Hoffman: Well, the last time I checked, there are at least 20 or 30,000 articles that support the benefits of fish oil for one or another health problem. So when some group like the Cochrane Collaborative comes out and says fish oil is worthless, I think it's a conclusion that ignores the vast amount of evidence that supports the benefits of fish oil.
So, it's not binary. I think that we can't overhype or overestimate the universal benefits of fish oil supplementation. And there are appropriate cautions when we look at some of these big studies. But still, I'm generally supportive of especially targeted use of omega-3 for specific conditions.
Gazella: So now let's dig into some practical aspects. If a patient can't get the omega-3s that they need from diet alone, what dosage or ratio of these fats are typically recommended as a dietary supplement?
Hoffman: Well again, it depends. So for example, for cardiovascular, I'm thinking if people have serious cardiovascular problems, they need higher doses. So that comes to us for the REDUCE-IT study that used 4,000 of EPA, pure EPA to reduce cardiovascular risk. So it kind of depends on what you're dealing with. To lower triglycerides, for example, you need pretty high doses, not just a pill a day, or even 2 pills a day. But for general supplementation, I suggest one of the potent formulations of omega-3 that delivers a high percentage of EPA-DHA per capsule. The 1,000 milligram capsules, not the little teensy tiny capsules, 1 capsule, twice daily for general prevention.
Gazella: So that's 1,000 milligrams twice daily for general. And then what's the upper dose for somebody who may be having cardiovascular issues? Did you say 4,000?

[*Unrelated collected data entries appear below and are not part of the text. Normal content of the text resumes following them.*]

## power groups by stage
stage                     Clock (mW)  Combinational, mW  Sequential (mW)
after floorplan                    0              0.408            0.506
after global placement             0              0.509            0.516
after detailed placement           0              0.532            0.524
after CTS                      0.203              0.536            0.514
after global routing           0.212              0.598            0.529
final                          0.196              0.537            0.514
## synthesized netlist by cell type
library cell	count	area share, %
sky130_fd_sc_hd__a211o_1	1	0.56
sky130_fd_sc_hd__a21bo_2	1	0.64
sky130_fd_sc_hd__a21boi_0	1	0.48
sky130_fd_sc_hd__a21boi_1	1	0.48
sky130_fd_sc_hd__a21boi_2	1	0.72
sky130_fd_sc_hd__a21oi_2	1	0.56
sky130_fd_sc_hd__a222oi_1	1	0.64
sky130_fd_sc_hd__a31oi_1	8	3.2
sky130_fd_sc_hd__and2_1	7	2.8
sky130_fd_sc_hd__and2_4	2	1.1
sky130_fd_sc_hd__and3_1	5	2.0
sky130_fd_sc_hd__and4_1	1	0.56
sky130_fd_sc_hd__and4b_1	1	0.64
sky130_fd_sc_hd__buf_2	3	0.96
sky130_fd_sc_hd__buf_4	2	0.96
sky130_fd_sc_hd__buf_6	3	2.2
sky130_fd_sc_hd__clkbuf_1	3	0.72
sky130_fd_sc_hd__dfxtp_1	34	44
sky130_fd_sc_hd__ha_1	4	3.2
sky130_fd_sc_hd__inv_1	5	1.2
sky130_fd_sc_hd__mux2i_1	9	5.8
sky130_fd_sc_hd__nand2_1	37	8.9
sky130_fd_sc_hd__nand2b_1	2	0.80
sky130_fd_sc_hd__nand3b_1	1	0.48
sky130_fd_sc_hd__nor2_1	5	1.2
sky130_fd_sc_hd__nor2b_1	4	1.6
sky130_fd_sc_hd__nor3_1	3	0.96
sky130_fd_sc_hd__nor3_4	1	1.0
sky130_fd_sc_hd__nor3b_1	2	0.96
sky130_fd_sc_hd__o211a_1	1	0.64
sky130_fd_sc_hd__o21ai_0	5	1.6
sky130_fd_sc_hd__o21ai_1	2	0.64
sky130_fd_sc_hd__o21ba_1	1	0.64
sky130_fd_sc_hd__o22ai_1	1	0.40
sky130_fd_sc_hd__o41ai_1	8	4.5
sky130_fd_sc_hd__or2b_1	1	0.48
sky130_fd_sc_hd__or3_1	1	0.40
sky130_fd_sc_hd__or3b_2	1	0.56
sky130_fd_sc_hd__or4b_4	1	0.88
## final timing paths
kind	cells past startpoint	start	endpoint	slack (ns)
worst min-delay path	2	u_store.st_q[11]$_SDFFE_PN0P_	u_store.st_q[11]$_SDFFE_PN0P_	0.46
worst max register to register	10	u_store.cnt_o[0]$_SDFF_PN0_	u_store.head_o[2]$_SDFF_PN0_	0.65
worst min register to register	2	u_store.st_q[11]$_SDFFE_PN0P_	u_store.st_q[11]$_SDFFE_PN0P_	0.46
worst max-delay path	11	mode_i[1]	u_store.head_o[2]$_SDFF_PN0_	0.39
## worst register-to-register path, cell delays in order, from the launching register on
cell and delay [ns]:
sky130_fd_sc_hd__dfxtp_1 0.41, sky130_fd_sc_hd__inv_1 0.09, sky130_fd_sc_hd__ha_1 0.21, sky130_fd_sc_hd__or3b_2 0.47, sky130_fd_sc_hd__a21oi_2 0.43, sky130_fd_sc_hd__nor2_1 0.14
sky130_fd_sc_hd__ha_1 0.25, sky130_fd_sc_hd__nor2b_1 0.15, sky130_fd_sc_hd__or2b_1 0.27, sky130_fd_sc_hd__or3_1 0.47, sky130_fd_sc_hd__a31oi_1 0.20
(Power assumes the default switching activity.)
===== config.mk =====
export PLATFORM = sky130hd
export DESIGN_NAME = gpio_bank_top
export DESIGN_NICKNAME = d
export VERILOG_FILES = /design/src/rtl/gpio_bank_pkg.sv /design/src/rtl/gpio_bank_ctrl.sv /design/src/rtl/gpio_bank_dp.sv /design/src/rtl/gpio_bank_top.sv
export SDC_FILE = /design/constraint.sdc
export NUM_CORES = 1
export LEC_CHECK = 0
export BUFFER_PORTS_ARGS = -buffer_cell sky130_fd_sc_hd__buf_2
export CORE_MARGIN = 2
export CORE_UTILIZATION = 30
export CTS_BUF_LIST = sky130_fd_sc_hd__clkbuf_8
export DETAILED_ROUTE_END_ITERATION = 8
export PLACE_DENSITY = 0.51
export SLEW_MARGIN = 0
export SYNTH_ARGS = -nofsm -noshare
export SYNTH_HDL_FRONTEND = slang
export SYNTH_SLANG_ARGS = --single-unit

===== constraint.sdc =====
create_clock -name clk -period 2.82 [get_ports clk]
set_input_delay 0.141 -clock clk [delete_from_list [all_inputs] [get_ports clk]]
set_output_delay 0.141 -clock clk [all_outputs]
set_load 0.1 [all_outputs]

Hoffman: I would say 4,000 for somebody with cardiovascular issues. Now what we have to be a little careful because some people have bleeding tendencies, or who are on blood thinners. And I notice it's very individual because some people taking high doses of fish oil have no problem whatsoever. Others have more easy bruising, or some signs, nosebleeds, that suggest that that is thinning the blood inordinately.
Gazella: Right. And I agree-
Hoffman: And that's a good effect. Ultimately, from a cardiovascular disease standpoint, that's actually a good effect.

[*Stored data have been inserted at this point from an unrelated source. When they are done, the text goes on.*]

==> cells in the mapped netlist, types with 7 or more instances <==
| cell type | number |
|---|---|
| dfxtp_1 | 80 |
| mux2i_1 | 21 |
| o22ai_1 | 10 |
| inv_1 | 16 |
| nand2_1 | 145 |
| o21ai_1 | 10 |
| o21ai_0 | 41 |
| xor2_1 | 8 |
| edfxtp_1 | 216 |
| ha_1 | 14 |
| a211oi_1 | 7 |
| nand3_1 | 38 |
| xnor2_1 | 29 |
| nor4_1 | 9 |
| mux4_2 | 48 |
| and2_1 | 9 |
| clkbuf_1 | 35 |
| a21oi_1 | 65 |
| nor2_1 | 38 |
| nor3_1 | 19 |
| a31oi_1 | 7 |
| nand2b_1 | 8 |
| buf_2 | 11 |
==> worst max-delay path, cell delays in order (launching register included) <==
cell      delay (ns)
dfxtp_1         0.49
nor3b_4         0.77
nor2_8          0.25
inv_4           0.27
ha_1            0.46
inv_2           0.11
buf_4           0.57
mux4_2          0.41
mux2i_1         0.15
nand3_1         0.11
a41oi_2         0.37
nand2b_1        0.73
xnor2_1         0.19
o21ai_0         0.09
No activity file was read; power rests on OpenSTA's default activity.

Gazella: Right. And I do agree with you, it's a highly individualized approach that each practitioner uses. What about contraindications and safety? Anything else that needs to be discussed regarding that?
Hoffman: There are some studies that suggest that because omega-3 fatty acids sort of tamp down the immune system, as in autoimmune diseases, I love using them in conditions like Lupus and rheumatoid arthritis, that very high doses might suppress the immune system to the point where people are more vulnerable to infections. But I've seen a couple of suggestions in studies that that can be a problem. But I haven't seen it as a practical situation. Just as a potential caution. I would look to that possibly.

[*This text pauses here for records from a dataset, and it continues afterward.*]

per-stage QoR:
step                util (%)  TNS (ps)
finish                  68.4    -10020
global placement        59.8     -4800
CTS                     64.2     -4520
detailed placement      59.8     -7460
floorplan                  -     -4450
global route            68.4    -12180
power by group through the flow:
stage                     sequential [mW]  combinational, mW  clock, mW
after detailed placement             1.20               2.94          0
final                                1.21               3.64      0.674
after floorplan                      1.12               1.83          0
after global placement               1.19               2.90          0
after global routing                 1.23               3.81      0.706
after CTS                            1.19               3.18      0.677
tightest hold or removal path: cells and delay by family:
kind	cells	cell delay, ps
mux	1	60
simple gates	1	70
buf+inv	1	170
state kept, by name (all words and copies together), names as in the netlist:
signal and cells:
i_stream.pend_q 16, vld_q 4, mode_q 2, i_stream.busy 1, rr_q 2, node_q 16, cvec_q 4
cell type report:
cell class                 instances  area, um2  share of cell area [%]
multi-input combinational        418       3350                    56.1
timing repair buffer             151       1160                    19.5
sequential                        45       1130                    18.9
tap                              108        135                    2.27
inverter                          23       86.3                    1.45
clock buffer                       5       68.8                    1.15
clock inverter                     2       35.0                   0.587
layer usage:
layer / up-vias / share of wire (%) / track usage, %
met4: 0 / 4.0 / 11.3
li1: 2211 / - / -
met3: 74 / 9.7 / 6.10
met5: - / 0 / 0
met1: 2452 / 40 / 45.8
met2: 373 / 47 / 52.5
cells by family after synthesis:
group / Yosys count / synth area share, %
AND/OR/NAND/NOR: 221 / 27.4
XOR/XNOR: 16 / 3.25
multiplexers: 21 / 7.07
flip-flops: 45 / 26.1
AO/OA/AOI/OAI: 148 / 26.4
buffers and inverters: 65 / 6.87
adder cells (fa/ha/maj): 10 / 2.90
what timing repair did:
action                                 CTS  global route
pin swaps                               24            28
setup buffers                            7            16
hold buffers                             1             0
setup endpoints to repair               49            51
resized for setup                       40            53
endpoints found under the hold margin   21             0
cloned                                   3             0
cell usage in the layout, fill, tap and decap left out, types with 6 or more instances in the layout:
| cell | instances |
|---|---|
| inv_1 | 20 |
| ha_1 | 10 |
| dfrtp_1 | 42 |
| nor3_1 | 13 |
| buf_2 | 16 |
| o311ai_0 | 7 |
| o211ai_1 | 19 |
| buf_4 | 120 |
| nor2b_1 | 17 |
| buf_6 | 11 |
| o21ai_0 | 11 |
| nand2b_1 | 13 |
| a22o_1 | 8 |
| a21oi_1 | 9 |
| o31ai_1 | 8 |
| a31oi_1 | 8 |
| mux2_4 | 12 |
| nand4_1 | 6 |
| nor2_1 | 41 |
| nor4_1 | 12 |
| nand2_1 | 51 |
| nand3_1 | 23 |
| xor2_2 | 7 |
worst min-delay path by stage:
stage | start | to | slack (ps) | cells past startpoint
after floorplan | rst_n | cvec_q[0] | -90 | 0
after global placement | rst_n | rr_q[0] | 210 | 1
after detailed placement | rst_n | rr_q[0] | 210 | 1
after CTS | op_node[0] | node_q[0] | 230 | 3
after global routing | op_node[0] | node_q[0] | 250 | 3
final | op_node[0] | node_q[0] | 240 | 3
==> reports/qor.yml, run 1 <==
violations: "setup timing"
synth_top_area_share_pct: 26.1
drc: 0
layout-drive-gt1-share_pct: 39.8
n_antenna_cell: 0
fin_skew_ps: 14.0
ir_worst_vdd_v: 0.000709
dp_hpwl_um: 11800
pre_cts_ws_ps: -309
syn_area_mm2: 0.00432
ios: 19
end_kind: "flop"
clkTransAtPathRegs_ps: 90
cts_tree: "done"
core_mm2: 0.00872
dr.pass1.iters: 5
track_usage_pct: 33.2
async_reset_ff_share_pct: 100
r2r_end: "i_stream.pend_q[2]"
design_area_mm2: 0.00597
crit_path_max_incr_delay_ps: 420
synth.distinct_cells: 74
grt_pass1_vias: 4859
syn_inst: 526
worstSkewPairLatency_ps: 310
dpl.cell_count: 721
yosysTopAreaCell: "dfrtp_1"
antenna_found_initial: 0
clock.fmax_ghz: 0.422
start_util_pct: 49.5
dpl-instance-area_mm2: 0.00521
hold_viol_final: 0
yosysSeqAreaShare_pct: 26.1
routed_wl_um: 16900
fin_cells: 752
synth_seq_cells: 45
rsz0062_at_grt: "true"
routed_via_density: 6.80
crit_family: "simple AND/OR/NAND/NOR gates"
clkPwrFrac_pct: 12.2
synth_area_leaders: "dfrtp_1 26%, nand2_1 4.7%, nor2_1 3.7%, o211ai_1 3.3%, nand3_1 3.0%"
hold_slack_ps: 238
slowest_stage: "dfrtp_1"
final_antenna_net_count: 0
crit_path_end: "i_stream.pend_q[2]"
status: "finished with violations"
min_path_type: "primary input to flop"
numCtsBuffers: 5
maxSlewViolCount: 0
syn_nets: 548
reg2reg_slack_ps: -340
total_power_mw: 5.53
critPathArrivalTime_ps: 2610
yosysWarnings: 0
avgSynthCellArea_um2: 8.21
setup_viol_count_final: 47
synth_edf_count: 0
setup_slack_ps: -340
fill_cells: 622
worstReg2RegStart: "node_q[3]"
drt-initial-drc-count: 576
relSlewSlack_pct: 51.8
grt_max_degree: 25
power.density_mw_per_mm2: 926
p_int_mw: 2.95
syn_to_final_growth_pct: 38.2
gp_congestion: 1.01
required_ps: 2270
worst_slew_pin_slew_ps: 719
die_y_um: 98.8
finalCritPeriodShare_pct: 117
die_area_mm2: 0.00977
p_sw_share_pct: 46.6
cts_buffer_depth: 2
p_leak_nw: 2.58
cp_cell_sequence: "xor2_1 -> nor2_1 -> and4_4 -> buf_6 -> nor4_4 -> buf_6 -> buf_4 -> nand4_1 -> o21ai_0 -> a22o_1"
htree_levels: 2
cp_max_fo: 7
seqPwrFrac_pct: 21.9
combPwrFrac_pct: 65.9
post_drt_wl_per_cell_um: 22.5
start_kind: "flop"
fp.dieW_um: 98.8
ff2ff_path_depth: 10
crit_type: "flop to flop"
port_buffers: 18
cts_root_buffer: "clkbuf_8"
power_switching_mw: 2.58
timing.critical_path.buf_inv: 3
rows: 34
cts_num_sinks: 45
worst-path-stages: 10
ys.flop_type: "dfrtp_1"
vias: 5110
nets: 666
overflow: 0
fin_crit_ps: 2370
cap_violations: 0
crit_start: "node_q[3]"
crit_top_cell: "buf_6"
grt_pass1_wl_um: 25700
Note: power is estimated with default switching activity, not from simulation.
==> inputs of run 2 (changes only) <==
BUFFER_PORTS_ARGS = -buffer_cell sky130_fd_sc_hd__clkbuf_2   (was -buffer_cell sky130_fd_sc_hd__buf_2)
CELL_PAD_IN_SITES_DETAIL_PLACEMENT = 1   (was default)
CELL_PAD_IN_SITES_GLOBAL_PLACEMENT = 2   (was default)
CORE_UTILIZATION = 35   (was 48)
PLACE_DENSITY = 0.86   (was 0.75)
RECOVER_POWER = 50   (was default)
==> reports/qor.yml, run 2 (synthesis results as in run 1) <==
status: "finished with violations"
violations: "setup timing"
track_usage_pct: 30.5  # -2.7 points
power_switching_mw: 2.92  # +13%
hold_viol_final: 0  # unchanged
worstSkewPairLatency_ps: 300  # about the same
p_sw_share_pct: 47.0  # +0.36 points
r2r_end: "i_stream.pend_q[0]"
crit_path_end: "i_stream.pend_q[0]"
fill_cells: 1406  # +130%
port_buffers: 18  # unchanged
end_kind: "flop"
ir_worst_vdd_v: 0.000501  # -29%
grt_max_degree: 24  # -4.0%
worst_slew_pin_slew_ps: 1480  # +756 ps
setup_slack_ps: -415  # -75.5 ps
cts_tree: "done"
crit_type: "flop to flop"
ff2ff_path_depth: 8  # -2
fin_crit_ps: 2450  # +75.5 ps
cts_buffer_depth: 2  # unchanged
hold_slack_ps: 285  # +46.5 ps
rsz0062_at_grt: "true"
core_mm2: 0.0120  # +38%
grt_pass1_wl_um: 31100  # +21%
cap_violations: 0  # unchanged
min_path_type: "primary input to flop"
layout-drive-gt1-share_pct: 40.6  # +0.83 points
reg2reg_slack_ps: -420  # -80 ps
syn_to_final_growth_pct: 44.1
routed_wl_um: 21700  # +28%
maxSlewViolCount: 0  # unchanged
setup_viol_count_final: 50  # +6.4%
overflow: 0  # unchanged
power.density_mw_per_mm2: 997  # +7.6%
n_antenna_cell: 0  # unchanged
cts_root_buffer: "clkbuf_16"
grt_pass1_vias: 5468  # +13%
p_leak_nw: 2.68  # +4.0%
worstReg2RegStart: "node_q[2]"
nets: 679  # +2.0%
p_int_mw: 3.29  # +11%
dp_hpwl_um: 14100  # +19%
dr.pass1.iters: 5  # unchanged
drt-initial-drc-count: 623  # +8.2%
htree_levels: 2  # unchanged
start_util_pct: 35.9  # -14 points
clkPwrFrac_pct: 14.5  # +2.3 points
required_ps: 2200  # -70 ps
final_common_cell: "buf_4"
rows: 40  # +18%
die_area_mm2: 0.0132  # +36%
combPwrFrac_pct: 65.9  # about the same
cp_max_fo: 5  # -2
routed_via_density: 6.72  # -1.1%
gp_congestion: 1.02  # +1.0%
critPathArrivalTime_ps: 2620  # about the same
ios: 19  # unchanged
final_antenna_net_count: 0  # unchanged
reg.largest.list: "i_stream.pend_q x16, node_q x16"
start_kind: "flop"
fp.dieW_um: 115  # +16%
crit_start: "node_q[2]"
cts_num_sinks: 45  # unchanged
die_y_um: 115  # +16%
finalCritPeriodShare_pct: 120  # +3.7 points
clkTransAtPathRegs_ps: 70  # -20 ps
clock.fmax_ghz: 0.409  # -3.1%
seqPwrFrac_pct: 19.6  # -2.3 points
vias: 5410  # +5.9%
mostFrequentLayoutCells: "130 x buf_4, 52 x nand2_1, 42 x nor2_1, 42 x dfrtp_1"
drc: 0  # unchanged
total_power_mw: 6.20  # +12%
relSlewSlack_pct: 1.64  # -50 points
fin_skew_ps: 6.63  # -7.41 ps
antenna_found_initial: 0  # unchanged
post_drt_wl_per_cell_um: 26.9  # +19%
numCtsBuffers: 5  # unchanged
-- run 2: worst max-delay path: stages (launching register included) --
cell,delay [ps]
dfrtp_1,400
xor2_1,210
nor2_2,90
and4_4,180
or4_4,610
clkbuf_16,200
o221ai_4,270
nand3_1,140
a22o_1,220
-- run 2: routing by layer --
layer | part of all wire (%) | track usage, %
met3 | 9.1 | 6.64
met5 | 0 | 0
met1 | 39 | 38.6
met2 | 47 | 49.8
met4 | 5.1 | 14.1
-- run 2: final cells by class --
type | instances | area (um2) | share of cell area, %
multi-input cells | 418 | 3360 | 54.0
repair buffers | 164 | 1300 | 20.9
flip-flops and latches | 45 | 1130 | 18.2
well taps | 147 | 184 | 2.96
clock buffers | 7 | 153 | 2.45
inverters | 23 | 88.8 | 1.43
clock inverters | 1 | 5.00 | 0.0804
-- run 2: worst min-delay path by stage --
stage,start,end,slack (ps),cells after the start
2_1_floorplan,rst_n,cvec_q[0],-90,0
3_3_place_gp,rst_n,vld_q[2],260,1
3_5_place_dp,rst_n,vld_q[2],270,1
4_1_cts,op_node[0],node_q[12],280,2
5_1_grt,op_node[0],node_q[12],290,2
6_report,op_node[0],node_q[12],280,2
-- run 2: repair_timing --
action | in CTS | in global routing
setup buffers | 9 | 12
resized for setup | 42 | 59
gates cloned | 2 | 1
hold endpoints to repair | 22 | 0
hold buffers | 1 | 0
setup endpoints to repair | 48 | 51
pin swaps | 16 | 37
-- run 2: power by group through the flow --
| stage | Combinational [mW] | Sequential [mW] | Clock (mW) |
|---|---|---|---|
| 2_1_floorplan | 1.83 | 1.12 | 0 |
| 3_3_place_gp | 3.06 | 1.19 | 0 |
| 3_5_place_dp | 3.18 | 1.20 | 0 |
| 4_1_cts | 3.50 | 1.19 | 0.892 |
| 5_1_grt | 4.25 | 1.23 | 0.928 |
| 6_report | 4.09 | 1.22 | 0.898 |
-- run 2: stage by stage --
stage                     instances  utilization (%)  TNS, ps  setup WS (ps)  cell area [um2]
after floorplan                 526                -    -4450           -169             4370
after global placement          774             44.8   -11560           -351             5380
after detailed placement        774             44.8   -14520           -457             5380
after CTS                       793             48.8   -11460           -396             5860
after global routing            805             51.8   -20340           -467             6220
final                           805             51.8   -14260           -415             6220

Gastrointestinal symptoms limits its use because some people are prone to diarrhea. It's great for all sorts of ulcerative colitis, but that being a GI condition, it's sometimes hard to administer sufficient amounts to get a good effect.
Gazella: Yeah. And the autoimmune conditions kind of caught my attention. So did you say that you use higher doses in cases of autoimmunity?
Hoffman: I do. There are some studies that suggest that as much as 9,000 per day can be beneficial in ulcerative colitis, which is an autoimmune condition. But again, that too has been subject to question. Some study suggests that it's not as helpful as was once thought for UC. But I think it's just reducing the inflammatory cascade is very important in these diseases. So you can really sort of turn around.
It's like using this powerful immune modulators that really target parts of the immune system and knock them out. Well, they knocked the immune system out to the point, the pharmaceutical drugs, where people are vulnerable to infections. And fish oil may be sort of a more gentle immune modulator that kind of turns down the volume on an autoimmune reaction.
Gazella: Yeah. That's good information. So a big issue when it comes to fish oil supplementation is quality. I mean obviously quality is always a big issue. But it seems like it's even more important when it comes to fish oil in particular. Why is that?
Hoffman: Well, there're a lot of issues with the quality and storage of fish oil. Fish oil, as a polyunsaturated fat, is subject to rancidity. So freshness is a big issue. I would look to a big reputable brand that's been around for a long time. I would also look at third-party certification. There are various places that do that. One of them is called IFOS, which is the International Fish Oil Standard program.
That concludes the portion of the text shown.